The inconsistency of measurable outputs and outcomes raises important questions around the value of HERD. Government evaluation often focuses on those outputs easiest to quantify; publications, licensing, reputation, and number of graduates were used as markers by the Science and Technology Innovation Council (STIC). While these are useful metrics, conducting evaluation according to these quantifiable metrics neglects important venues for innovation, knowledge exchange, and human capital development.
Let us consider the Making Waves blog as a case study. The pieces here would rarely be counted in an H-Index or other publication metrics. Likewise, they will not produce licenses or options. Their impact on university reputation, as it is commonly calculated, is likely minimal. The impact on marital efficiency is, as of yet, indeterminate. Some metrics would say academic venues of this nature produce nothing; a black-hole of HERD expenditure.
However, there are some truly excellent articles on this blog. The pieces are thought pieces, meant to inform the reader about interesting or novel ideas. They offer insight into the thoughts and direction of some of the strongest minds in the country. They offer graduate writers a venue to vet ideas, to test sections of upcoming works and to practice professional writing. They allow the communication of ideas created through decades of experience without the burdens of formal academic publication.

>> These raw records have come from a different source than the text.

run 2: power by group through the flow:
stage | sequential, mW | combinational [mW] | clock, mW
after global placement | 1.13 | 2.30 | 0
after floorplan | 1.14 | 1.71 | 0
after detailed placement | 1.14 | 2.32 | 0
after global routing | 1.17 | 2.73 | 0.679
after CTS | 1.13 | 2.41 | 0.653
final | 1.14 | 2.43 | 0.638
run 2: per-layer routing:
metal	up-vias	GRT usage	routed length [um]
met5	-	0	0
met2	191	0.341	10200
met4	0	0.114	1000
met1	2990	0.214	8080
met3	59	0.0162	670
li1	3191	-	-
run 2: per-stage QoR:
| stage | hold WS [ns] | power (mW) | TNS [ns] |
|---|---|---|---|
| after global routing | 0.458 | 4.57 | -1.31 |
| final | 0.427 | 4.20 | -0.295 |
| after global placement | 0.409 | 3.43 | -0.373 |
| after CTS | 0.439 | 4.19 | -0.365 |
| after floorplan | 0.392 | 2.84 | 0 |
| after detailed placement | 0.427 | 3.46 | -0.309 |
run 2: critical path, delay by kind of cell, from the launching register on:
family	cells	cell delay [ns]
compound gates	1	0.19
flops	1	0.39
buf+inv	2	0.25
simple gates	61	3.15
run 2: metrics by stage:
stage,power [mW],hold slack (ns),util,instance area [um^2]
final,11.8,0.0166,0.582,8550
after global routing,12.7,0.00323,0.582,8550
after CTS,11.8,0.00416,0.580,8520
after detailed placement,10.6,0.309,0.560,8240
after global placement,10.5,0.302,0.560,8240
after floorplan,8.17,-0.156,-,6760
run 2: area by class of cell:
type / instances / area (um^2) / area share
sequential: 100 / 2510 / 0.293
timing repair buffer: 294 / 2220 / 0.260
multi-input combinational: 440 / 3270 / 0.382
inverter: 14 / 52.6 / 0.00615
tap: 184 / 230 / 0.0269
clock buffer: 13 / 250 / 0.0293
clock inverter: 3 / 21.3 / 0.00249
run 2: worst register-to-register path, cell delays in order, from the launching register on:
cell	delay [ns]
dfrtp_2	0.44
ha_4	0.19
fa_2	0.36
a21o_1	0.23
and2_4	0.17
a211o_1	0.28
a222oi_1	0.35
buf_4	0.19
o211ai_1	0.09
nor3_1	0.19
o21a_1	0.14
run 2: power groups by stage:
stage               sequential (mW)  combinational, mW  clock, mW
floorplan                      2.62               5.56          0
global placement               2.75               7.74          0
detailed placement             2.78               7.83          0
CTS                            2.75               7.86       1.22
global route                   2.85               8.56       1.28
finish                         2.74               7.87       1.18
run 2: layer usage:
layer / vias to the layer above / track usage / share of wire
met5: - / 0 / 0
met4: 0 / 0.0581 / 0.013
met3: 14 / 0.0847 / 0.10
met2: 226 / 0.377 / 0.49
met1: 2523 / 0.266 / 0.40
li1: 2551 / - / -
## src/rtl/ctrl_pkg.sv

```systemverilog
// ----------------------------------------------------------------------------
// ctrl_pkg
//   Shared decode types for the core pipeline: ALU operation codes, write-back
//   select, RV32I opcode values, the decoded control word carried from decode
//   to execute, and the decode-stage occupancy state.
// ----------------------------------------------------------------------------
package ctrl_pkg;

   typedef enum logic [4:0] {
      ALU_ADD    = 5'd0,
      ALU_SUB    = 5'd1,
      ALU_SLL    = 5'd2,
      ALU_SLT    = 5'd3,
      ALU_SLTU   = 5'd4,
      ALU_XOR    = 5'd5,
      ALU_SRL    = 5'd6,
      ALU_SRA    = 5'd7,
      ALU_OR     = 5'd8,
      ALU_AND    = 5'd9,
      ALU_PASSB  = 5'd10,
      ALU_MUL    = 5'd16,
      ALU_MULH   = 5'd17,
      ALU_MULHSU = 5'd18,
      ALU_MULHU  = 5'd19,
      ALU_DIV    = 5'd20,
      ALU_DIVU   = 5'd21,
      ALU_REM    = 5'd22,
      ALU_REMU   = 5'd23
   } alu_op_e;

   typedef enum logic [1:0] {
      WB_ALU = 2'd0,
      WB_MEM = 2'd1,
      WB_PC4 = 2'd2
   } wb_sel_e;

   localparam logic [6:0] OPC_LUI    = 7'b0110111;
   localparam logic [6:0] OPC_AUIPC  = 7'b0010111;
   localparam logic [6:0] OPC_JAL    = 7'b1101111;
   localparam logic [6:0] OPC_JALR   = 7'b1100111;
   localparam logic [6:0] OPC_BRANCH = 7'b1100011;
   localparam logic [6:0] OPC_LOAD   = 7'b0000011;
   localparam logic [6:0] OPC_STORE  = 7'b0100011;
   localparam logic [6:0] OPC_OPIMM  = 7'b0010011;
   localparam logic [6:0] OPC_OP     = 7'b0110011;

   localparam logic [6:0] F7_BASE = 7'b0000000;
   localparam logic [6:0] F7_ALT  = 7'b0100000;
   localparam logic [6:0] F7_MEXT = 7'b0000001;

   typedef struct packed {
      logic [4:0] rs1;
      logic [4:0] rs2;
      logic [4:0] rd;
      alu_op_e    alu_op;
      logic       alu_src_imm;
      logic       alu_src_pc;
      logic       reg_write;
      logic       mem_read;
      logic       mem_write;
      logic [2:0] mem_size;
      logic       branch;
      logic [2:0] br_cond;
      logic       jump;
      wb_sel_e    wb_sel;
      logic       illegal;
   } ctrl_word_t;

   typedef enum logic {
      ST_EMPTY = 1'b0,
      ST_FULL  = 1'b1
   } pipe_state_e;

   // Base-ISA ALU op selected by funct3; alt picks SUB / SRA.
   function automatic alu_op_e alu_from_funct3(input logic [2:0] funct3, input logic alt);
      alu_op_e op;
      case (funct3)
         3'd0:    op = alt ? ALU_SUB : ALU_ADD;
         3'd1:    op = ALU_SLL;
         3'd2:    op = ALU_SLT;
         3'd3:    op = ALU_SLTU;
         3'd4:    op = ALU_XOR;
         3'd5:    op = alt ? ALU_SRA : ALU_SRL;
         3'd6:    op = ALU_OR;
         default: op = ALU_AND;
      endcase
      return op;
   endfunction

endpackage

```

## src/rtl/control_decode_comb.sv

```systemverilog
// ----------------------------------------------------------------------------
// control_decode_comb
//   Pure combinational RV32I (+ optional M) decoder: instruction word in,
//   control word and sign-extended immediate out. No state.
//   Ports:
//     instr  in   32    raw instruction word
//     ctrl   out  -     decoded control word (ctrl_word_t)
//     imm    out  XLEN  immediate sign-extended from instr[31]; 0 for R-type
// ----------------------------------------------------------------------------
module control_decode_comb
   import ctrl_pkg::*;
#(
   parameter int XLEN    = 32,
   parameter int EN_MEXT = 0
) (
   input  logic [31:0]     instr,
   output ctrl_word_t      ctrl,
   output logic [XLEN-1:0] imm
);

   logic [6:0] w_opcode;
   logic [2:0] w_funct3;
   logic [6:0] w_funct7;

   logic signed [31:0] w_imm_i;
   logic signed [31:0] w_imm_s;
   logic signed [31:0] w_imm_b;
   logic signed [31:0] w_imm_u;
   logic signed [31:0] w_imm_j;
   logic signed [31:0] w_imm32;
   logic               w_illegal;

   assign w_opcode = instr[6:0];
   assign w_funct3 = instr[14:12];
   assign w_funct7 = instr[31:25];

   assign w_imm_i = {{20{instr[31]}}, instr[31:20]};
   assign w_imm_s = {{20{instr[31]}}, instr[31:25], instr[11:7]};
   assign w_imm_b = {{19{instr[31]}}, instr[31], instr[7], instr[30:25], instr[11:8], 1'b0};
   assign w_imm_u = {instr[31:12], 12'b0};
   assign w_imm_j = {{11{instr[31]}}, instr[31], instr[19:12], instr[20], instr[30:21], 1'b0};

   always_comb begin
      // NOTE: every variable written here gets a default first, so no path
      // through the case can leave one unassigned and infer a latch.
      ctrl      = '0;
      ctrl.rs1  = instr[19:15];
      ctrl.rs2  = instr[24:20];
      ctrl.rd   = instr[11:7];
      w_imm32   = '0;
      w_illegal = 1'b0;

      case (w_opcode)
         OPC_LUI: begin
            ctrl.rs1         = '0;
            ctrl.rs2         = '0;
            w_imm32          = w_imm_u;
            ctrl.alu_op      = ALU_PASSB;
            ctrl.alu_src_imm = 1'b1;
            ctrl.reg_write   = 1'b1;
         end
         OPC_AUIPC: begin
            ctrl.rs1         = '0;
            ctrl.rs2         = '0;
            w_imm32          = w_imm_u;
            ctrl.alu_op      = ALU_ADD;
            ctrl.alu_src_pc  = 1'b1;
            ctrl.alu_src_imm = 1'b1;
            ctrl.reg_write   = 1'b1;
         end
         OPC_JAL: begin
            ctrl.rs1         = '0;
            ctrl.rs2         = '0;
            w_imm32          = w_imm_j;
            ctrl.alu_op      = ALU_ADD;
            ctrl.alu_src_pc  = 1'b1;
            ctrl.alu_src_imm = 1'b1;
            ctrl.jump        = 1'b1;
            ctrl.wb_sel      = WB_PC4;
            ctrl.reg_write   = 1'b1;
         end
         OPC_JALR: begin
            ctrl.rs2         = '0;
            w_imm32          = w_imm_i;
            ctrl.alu_op      = ALU_ADD;
            ctrl.alu_src_imm = 1'b1;
            ctrl.jump        = 1'b1;
            ctrl.wb_sel      = WB_PC4;
            ctrl.reg_write   = 1'b1;
            w_illegal        = (w_funct3 != 3'd0);
         end
         OPC_BRANCH: begin
            ctrl.rd      = '0;
            w_imm32      = w_imm_b;
            ctrl.alu_op  = ALU_SUB;
            ctrl.branch  = 1'b1;
            ctrl.br_cond = w_funct3;
            w_illegal    = (w_funct3 == 3'd2) || (w_funct3 == 3'd3);
         end
         OPC_LOAD: begin
            ctrl.rs2         = '0;
            w_imm32          = w_imm_i;
            ctrl.alu_op      = ALU_ADD;
            ctrl.alu_src_imm = 1'b1;
            ctrl.mem_read    = 1'b1;
            ctrl.mem_size    = w_funct3;
            ctrl.wb_sel      = WB_MEM;
            ctrl.reg_write   = 1'b1;
            // LB LH LW LBU LHU only; 64-bit and reserved widths are rejected.
            w_illegal        = (w_funct3 == 3'd3) || (w_funct3 == 3'd6) || (w_funct3 == 3'd7);
         end
         OPC_STORE: begin
            ctrl.rd          = '0;
            w_imm32          = w_imm_s;
            ctrl.alu_op      = ALU_ADD;
            ctrl.alu_src_imm = 1'b1;
            ctrl.mem_write   = 1'b1;
            ctrl.mem_size    = w_funct3;
            w_illegal        = (w_funct3 > 3'd2);
         end
         OPC_OPIMM: begin
            ctrl.rs2         = '0;
            w_imm32          = w_imm_i;
            // Only shifts carry a funct7; for the rest instr[30] is immediate.
            ctrl.alu_op      = alu_from_funct3(w_funct3, (w_funct3 == 3'd5) && instr[30]);
            ctrl.alu_src_imm = 1'b1;
            ctrl.reg_write   = 1'b1;
            if (w_funct3 == 3'd1)
               w_illegal = (w_funct7 != F7_BASE);
            else if (w_funct3 == 3'd5)
               w_illegal = (w_funct7 != F7_BASE) && (w_funct7 != F7_ALT);
         end
         OPC_OP: begin
            ctrl.reg_write = 1'b1;
            if (w_funct7 == F7_BASE) begin
               ctrl.alu_op = alu_from_funct3(w_funct3, 1'b0);
            end else if (w_funct7 == F7_ALT) begin
               ctrl.alu_op = alu_from_funct3(w_funct3, 1'b1);
               w_illegal   = (w_funct3 != 3'd0) && (w_funct3 != 3'd5);
            end else if ((w_funct7 == F7_MEXT) && (EN_MEXT != 0)) begin
               // MUL..REMU occupy 16 + funct3.
               ctrl.alu_op = alu_op_e'({2'b10, w_funct3});
            end else begin
               w_illegal = 1'b1;
            end
         end
         default: w_illegal = 1'b1;
      endcase

      // Compressed/16-bit encodings (which includes the all-zero word).
      if (instr[1:0] != 2'b11)
         w_illegal = 1'b1;

      if (w_illegal) begin
         ctrl.reg_write = 1'b0;
         ctrl.mem_read  = 1'b0;
         ctrl.mem_write = 1'b0;
         ctrl.branch    = 1'b0;
         ctrl.jump      = 1'b0;
      end
      if (ctrl.rd == 5'd0)
         ctrl.reg_write = 1'b0;
      ctrl.illegal = w_illegal;

      imm = XLEN'(w_imm32);
   end

endmodule

```

## src/rtl/control_decode_pipe.sv

```systemverilog
// ----------------------------------------------------------------------------
// control_decode_pipe
//   Registered decode stage between fetch and execute. One instruction per
//   valid/ready handshake, one cycle of latency, flush for branch redirects.
//   Ports:
//     clk, rst                 clock, asynchronous active-high reset
//     flush                    drop held output and any same-cycle input
//     in_valid/in_ready        fetch-side handshake (instr, pc_in)
//     out_valid/out_ready      execute-side handshake
//     pc_out                   registered pc_in
//     rs1/rs2/rd, imm          register indices and immediate
//     alu_op, alu_src_imm/pc   ALU control (alu_op is ctrl_pkg::alu_op_e)
//     reg_write, mem_*         write-back and memory control
//     branch/br_cond, jump     control-flow control
//     wb_sel, illegal          write-back select, unsupported instruction
// ----------------------------------------------------------------------------
module control_decode_pipe
   import ctrl_pkg::*;
#(
   parameter int XLEN    = 32,
   parameter int EN_MEXT = 0
) (
   input  logic            clk,
   input  logic            rst,
   input  logic            flush,
   input  logic            in_valid,
   output logic            in_ready,
   input  logic [31:0]     instr,
   input  logic [XLEN-1:0] pc_in,
   output logic            out_valid,
   input  logic            out_ready,
   output logic [XLEN-1:0] pc_out,
   output logic [4:0]      rs1,
   output logic [4:0]      rs2,
   output logic [4:0]      rd,
   output logic [XLEN-1:0] imm,
   output logic [4:0]      alu_op,
   output logic            alu_src_imm,
   output logic            alu_src_pc,
   output logic            reg_write,
   output logic            mem_read,
   output logic            mem_write,
   output logic [2:0]      mem_size,
   output logic            branch,
   output logic [2:0]      br_cond,
   output logic            jump,
   output logic [1:0]      wb_sel,
   output logic            illegal
);

   pipe_state_e     r_state;
   ctrl_word_t      r_ctrl;
   logic [XLEN-1:0] r_imm;
   logic [XLEN-1:0] r_pc;

   ctrl_word_t      w_ctrl;
   logic [XLEN-1:0] w_imm;
   logic            w_accept;

   control_decode_comb #(
      .XLEN    (XLEN),
      .EN_MEXT (EN_MEXT)
   ) u_decode (
      .instr (instr),
      .ctrl  (w_ctrl),
      .imm   (w_imm)
   );

   // Held in reset so fetch sees no acceptance until reset is released.
   assign in_ready = !rst && ((r_state == ST_EMPTY) || out_ready);
   assign w_accept = in_valid && in_ready && !flush;

   always_ff @(posedge clk or posedge rst) begin
      // NOTE: state is updated with non-blocking assignments so every register
      // samples the pre-edge values and block ordering cannot change behaviour.
      if (rst) begin
         // NOTE: the data registers are reset too, not just the valid bit,
         // because every output must read 0 while in reset.
         r_state <= ST_EMPTY;
         r_ctrl  <= '0;
         r_imm   <= '0;
         r_pc    <= '0;
      end else if (flush) begin
         r_state <= ST_EMPTY;
      end else if (w_accept) begin
         r_state <= ST_FULL;
         r_ctrl  <= w_ctrl;
         r_imm   <= w_imm;
         r_pc    <= pc_in;
      end else if (out_ready) begin
         // Drain: data fields keep their stale value, only validity drops.
         r_state <= ST_EMPTY;
      end
   end

   assign out_valid   = (r_state == ST_FULL);
   assign pc_out      = r_pc;
   assign imm         = r_imm;
   assign rs1         = r_ctrl.rs1;
   assign rs2         = r_ctrl.rs2;
   assign rd          = r_ctrl.rd;
   assign alu_op      = r_ctrl.alu_op;
   assign alu_src_imm = r_ctrl.alu_src_imm;
   assign alu_src_pc  = r_ctrl.alu_src_pc;
   assign reg_write   = r_ctrl.reg_write;
   assign mem_read    = r_ctrl.mem_read;
   assign mem_write   = r_ctrl.mem_write;
   assign mem_size    = r_ctrl.mem_size;
   assign branch      = r_ctrl.branch;
   assign br_cond     = r_ctrl.br_cond;
   assign jump        = r_ctrl.jump;
   assign wb_sel      = r_ctrl.wb_sel;
   assign illegal     = r_ctrl.illegal;

endmodule
```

The organization providing this blog, CSIP, has been instrumental to many of my academic endeavours; I have attended every presentation or conference they have promoted in my graduate school tenure. These have informed my thesis direction, served as excellent networking, and advanced what I hope becomes high-value research. The “Making Waves” site has provided insights into behavioural psychology, nuclear technology, and regulatory structures. The writing of this article has produced applied writing experience from a collection of disjointed thoughts on HERD, and catalyzed several discussions amongst peers about innovation, publication, and epistemology. These are valuable outcomes – outcomes that have sidestepped a distinct quantification of “outputs”.